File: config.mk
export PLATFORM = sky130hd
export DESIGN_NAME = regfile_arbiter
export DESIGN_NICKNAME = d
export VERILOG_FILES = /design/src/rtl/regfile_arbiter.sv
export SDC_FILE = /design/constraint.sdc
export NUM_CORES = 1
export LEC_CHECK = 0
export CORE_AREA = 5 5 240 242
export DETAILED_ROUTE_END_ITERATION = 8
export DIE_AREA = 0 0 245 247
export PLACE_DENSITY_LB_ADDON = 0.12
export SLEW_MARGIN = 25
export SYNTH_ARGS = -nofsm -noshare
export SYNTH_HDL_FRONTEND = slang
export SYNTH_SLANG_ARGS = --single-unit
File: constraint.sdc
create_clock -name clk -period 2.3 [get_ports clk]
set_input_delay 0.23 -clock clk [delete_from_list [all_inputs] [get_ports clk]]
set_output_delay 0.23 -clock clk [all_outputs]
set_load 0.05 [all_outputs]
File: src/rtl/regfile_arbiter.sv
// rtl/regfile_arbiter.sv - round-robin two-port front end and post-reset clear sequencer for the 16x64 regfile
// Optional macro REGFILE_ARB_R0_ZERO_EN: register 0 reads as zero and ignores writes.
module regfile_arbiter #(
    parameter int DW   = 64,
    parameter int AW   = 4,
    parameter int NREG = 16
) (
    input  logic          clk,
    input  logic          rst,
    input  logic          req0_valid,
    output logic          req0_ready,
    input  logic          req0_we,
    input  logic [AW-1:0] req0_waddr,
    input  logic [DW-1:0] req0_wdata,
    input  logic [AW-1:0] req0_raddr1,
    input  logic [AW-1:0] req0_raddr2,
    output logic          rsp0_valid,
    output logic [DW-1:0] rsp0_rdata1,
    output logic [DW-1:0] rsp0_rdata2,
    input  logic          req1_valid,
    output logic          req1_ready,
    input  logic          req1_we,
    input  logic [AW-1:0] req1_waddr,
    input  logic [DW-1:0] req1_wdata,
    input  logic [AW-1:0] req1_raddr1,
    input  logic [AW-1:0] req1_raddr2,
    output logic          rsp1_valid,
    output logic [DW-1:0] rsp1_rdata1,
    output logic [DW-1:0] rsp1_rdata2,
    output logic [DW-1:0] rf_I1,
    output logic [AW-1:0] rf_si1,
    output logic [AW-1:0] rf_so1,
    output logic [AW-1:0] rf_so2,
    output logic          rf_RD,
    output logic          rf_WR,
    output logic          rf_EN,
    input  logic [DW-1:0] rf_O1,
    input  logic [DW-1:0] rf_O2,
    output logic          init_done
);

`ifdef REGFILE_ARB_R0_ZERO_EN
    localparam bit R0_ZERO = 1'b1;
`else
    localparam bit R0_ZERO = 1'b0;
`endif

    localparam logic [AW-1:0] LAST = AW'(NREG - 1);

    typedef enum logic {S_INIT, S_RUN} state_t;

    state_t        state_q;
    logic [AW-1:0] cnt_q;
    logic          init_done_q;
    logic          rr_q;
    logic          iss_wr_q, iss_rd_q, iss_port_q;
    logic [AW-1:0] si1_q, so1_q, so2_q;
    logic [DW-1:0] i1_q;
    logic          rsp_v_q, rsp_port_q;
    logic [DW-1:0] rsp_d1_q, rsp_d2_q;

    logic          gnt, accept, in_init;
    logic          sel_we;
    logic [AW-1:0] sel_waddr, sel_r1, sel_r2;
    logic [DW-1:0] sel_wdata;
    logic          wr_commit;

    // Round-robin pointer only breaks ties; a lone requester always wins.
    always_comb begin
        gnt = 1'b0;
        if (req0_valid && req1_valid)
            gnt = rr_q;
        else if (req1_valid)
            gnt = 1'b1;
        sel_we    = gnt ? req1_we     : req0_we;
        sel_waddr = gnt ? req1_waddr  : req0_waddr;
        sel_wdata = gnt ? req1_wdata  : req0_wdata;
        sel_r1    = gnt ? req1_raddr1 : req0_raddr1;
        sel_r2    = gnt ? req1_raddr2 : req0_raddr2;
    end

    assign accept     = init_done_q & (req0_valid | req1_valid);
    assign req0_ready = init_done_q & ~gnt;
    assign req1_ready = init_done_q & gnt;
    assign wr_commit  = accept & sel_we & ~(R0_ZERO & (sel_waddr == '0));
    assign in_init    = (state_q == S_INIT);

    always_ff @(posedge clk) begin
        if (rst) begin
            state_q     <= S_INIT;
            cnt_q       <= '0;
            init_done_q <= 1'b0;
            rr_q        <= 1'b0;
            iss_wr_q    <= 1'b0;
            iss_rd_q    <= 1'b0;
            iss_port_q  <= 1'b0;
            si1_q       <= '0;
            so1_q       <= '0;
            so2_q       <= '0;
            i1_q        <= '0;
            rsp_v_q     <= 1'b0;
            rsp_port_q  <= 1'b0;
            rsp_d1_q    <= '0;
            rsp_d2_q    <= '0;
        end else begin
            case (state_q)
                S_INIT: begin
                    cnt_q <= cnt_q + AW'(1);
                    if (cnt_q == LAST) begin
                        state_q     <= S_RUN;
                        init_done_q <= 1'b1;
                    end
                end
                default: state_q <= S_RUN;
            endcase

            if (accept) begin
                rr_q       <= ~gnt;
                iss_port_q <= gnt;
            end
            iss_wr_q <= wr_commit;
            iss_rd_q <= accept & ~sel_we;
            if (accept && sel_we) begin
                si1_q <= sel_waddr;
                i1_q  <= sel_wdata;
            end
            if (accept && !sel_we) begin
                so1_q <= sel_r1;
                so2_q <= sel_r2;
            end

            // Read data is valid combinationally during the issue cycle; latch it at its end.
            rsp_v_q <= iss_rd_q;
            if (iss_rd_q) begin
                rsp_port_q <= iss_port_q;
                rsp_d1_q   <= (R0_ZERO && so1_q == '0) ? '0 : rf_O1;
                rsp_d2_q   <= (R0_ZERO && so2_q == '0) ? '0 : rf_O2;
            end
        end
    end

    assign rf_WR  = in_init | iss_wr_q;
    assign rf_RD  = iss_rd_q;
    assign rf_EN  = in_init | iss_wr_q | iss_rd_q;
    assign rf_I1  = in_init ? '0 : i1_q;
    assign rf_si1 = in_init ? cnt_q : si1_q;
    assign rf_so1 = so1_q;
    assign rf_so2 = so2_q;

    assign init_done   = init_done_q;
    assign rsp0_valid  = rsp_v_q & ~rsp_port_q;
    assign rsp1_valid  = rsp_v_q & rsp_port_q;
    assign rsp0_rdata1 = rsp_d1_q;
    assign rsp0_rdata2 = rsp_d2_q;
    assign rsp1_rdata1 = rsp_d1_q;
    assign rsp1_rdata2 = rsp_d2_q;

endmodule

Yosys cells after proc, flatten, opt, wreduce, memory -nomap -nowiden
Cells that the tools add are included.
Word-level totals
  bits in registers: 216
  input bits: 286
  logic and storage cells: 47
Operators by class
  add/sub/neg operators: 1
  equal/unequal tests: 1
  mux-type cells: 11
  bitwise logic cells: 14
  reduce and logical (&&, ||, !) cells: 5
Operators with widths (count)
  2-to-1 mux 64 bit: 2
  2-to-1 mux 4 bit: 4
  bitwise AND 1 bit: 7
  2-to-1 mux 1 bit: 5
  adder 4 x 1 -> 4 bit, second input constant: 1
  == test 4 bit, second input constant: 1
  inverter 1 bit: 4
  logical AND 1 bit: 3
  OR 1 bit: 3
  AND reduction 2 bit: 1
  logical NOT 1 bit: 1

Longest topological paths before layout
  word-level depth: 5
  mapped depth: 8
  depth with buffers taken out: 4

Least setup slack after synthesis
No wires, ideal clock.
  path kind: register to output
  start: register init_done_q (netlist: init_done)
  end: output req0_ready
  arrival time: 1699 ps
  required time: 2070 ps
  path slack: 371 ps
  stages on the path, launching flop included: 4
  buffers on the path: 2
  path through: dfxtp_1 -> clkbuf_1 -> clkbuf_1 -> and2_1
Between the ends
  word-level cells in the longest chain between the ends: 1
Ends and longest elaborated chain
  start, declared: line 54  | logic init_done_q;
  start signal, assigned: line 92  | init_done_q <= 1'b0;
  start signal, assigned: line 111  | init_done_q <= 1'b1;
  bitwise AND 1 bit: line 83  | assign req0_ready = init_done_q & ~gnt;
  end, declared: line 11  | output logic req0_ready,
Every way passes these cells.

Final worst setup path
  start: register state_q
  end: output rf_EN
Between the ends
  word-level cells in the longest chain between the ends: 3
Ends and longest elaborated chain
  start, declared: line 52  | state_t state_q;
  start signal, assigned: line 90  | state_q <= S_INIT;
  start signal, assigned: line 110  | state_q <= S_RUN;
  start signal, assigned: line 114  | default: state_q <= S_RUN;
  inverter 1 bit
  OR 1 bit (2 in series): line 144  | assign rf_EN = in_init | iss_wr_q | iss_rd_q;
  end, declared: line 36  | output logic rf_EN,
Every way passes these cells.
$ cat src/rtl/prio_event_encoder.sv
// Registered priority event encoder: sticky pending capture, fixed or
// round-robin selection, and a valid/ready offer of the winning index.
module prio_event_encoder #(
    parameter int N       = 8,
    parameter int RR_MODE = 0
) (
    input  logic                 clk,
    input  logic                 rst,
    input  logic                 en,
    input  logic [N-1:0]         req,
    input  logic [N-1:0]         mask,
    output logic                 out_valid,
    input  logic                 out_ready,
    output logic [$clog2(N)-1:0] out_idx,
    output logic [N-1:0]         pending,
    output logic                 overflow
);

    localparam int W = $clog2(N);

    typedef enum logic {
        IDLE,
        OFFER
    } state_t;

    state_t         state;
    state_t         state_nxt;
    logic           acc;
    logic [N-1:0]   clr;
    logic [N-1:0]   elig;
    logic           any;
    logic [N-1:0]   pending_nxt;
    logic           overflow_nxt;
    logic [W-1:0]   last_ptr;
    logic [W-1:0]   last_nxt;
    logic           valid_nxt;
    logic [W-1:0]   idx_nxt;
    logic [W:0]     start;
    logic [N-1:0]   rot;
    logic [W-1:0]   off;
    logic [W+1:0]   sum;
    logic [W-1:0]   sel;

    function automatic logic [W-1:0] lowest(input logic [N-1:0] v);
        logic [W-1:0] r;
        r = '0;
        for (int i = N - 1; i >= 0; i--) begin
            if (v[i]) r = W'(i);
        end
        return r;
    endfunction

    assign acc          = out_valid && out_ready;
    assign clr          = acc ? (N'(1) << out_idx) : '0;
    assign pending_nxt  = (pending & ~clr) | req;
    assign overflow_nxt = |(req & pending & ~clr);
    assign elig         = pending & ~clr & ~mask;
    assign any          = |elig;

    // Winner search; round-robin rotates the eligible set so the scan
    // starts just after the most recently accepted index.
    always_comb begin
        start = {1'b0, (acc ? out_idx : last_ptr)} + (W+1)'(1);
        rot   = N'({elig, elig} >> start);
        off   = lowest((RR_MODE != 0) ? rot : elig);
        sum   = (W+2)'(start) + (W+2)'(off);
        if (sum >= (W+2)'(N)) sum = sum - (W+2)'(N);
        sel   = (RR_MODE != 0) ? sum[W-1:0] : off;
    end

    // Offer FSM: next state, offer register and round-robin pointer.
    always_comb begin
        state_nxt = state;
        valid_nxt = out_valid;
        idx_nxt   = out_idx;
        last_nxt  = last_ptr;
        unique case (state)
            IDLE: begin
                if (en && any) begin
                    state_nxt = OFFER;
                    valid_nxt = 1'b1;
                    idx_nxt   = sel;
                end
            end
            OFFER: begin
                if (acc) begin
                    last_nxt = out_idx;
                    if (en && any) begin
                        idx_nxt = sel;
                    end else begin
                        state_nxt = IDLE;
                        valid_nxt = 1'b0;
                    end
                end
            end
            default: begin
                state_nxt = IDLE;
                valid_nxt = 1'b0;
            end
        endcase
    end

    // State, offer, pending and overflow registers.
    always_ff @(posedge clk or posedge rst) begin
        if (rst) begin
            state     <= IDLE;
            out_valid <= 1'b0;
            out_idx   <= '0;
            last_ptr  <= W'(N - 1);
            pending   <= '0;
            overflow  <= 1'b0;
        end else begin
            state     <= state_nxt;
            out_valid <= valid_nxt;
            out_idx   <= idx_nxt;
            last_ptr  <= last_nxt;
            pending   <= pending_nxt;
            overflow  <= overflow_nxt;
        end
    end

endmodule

----

What you have to do: For each line of the data that includes the word "robin", return a copy of it.

Answer space:
// rtl/regfile_arbiter.sv - round-robin two-port front end and post-reset clear sequencer for the 16x64 regfile
    // Round-robin pointer only breaks ties; a lone requester always wins.
// round-robin selection, and a valid/ready offer of the winning index.
    // Winner search; round-robin rotates the eligible set so the scan
    // Offer FSM: next state, offer register and round-robin pointer.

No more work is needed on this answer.